Spent Nuclear Fuel includes the Special Nuclear Material, Byproduct Material, Source Material,
and other radioactive materials associated with nuclear fuel assemblies.
(163) “Spent Nuclear Fuel Fees” means those fees assessed on electricity generated at NMP-2
and sold pursuant to the Standard Contract for Disposal of Spent Nuclear Fuel and/or High Level Waste,
as provided in Section 302 of the Nuclear Waste Policy Act and 10 C.F.R. Part 961, as the same may
be amended from time to time.
(164) “Subsidiary” when used in reference to any Person means any entity of which
outstanding securities having ordinary voting power to elect a majority of the Board of Directors or
other Persons performing similar functions of such entity, are owned directly or indirectly, by such
Person.
(165) “Tangible Personal Property” has the meaning set forth in Section 2.1(c).
(166) “Tax Basis” means the adjusted tax basis determined for federal income tax purposes
under Code Section 1011(a).
(167) “Tax” or “Taxes” means, all taxes, charges, fees, levies, penalties or
other assessments imposed by any federal, state or local or foreign taxing authority, including, but not
limited to, income, excise, real or personal property, sales, transfer, franchise, payroll,
withholding, social security, gross receipts, license, stamp, occupation, employment or other taxes,
including any interest, penalties or additions attributable thereto.

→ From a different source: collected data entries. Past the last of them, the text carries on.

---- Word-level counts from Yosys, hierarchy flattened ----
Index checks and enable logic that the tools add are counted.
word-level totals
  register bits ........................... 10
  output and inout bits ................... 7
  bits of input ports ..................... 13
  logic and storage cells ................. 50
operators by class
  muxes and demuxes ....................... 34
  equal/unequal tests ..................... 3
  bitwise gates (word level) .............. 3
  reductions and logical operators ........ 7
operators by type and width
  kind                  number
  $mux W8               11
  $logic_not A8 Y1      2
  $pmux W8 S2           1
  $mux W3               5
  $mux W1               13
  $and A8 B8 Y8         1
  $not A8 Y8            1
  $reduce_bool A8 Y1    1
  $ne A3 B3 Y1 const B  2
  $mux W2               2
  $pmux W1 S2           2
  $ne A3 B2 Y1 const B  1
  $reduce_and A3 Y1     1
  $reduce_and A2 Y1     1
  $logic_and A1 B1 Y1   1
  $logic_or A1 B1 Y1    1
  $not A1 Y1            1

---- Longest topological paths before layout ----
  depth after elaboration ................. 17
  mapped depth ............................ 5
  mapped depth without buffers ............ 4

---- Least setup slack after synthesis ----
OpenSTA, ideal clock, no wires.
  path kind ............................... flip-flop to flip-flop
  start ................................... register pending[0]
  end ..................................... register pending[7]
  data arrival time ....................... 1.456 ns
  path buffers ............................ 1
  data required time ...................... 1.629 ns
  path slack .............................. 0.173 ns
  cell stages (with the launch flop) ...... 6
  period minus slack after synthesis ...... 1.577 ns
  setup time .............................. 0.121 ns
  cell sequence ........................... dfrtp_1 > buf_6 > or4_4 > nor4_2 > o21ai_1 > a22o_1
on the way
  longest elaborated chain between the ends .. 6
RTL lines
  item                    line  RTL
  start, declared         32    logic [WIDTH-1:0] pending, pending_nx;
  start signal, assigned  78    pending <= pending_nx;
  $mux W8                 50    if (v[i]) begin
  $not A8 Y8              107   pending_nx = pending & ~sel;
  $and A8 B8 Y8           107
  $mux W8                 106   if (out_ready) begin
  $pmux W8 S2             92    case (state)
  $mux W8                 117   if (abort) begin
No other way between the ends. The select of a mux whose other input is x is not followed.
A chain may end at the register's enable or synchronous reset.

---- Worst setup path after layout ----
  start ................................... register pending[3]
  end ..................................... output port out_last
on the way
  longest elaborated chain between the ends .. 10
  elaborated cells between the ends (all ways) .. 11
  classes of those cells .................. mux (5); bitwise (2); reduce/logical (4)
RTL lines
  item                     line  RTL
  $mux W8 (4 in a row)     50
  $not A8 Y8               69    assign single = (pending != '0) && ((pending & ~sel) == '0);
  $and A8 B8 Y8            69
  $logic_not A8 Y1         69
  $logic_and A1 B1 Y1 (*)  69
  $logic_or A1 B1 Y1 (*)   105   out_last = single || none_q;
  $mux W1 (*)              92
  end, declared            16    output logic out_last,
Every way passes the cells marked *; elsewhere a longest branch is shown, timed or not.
### config.mk
export PLATFORM = sky130hd
export DESIGN_NAME = sys_arr_result_collector
export DESIGN_NICKNAME = d
export VERILOG_FILES = /design/src/rtl/sys_arr_result_collector.sv
export SDC_FILE = /design/constraint.sdc
export NUM_CORES = 1
export LEC_CHECK = 0
export CORE_ASPECT_RATIO = 1.1
export CORE_MARGIN = 4
export CORE_UTILIZATION = 40
export CTS_BUF_LIST = sky130_fd_sc_hd__clkbuf_16
export CTS_CLUSTER_DIAMETER = 200
export DETAILED_ROUTE_END_ITERATION = 10
export PLACE_DENSITY = 0.65
export REMOVE_ABC_BUFFERS = 1
export SLEW_MARGIN = 20
export SYNTH_ARGS = -nofsm -noshare
export SYNTH_HDL_FRONTEND = slang
export SYNTH_SLANG_ARGS = --single-unit
export TNS_END_PERCENT = 1
### constraint.sdc
create_clock -name clk -period 3.5 [get_ports clk]
set_input_delay 0.35 -clock clk [delete_from_list [all_inputs] [get_ports clk]]
set_output_delay 0.35 -clock clk [all_outputs]
set_load 0.01 [all_outputs]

(168) “Tax Return” means any return, report, information return, declaration, claim for
refund or other document (including any schedule or related or supporting information) required
to be supplied to any taxing authority with respect to Taxes including amendments thereto.
(169) [Intentionally left blank]
(170) “Termination Date” has the meaning set forth in Section 9.1(b).
(171) “Third Party Claim” has the meaning set forth in Section 8.2(a).
(172) “Total Compensation” has the meaning set forth in Section 6.10(d).
(173) “Transferable Permits” means those Permits and Environmental Permits identified in
Schedule 1.1(173), which may be transferred to Buyer without a filing with, notice to, consent or
approval of any Governmental Authority.
(174) “Transferred Employee Records” means all records related to Transferred Employees,
including but not limited to the following information: (i) skill and development training, (ii)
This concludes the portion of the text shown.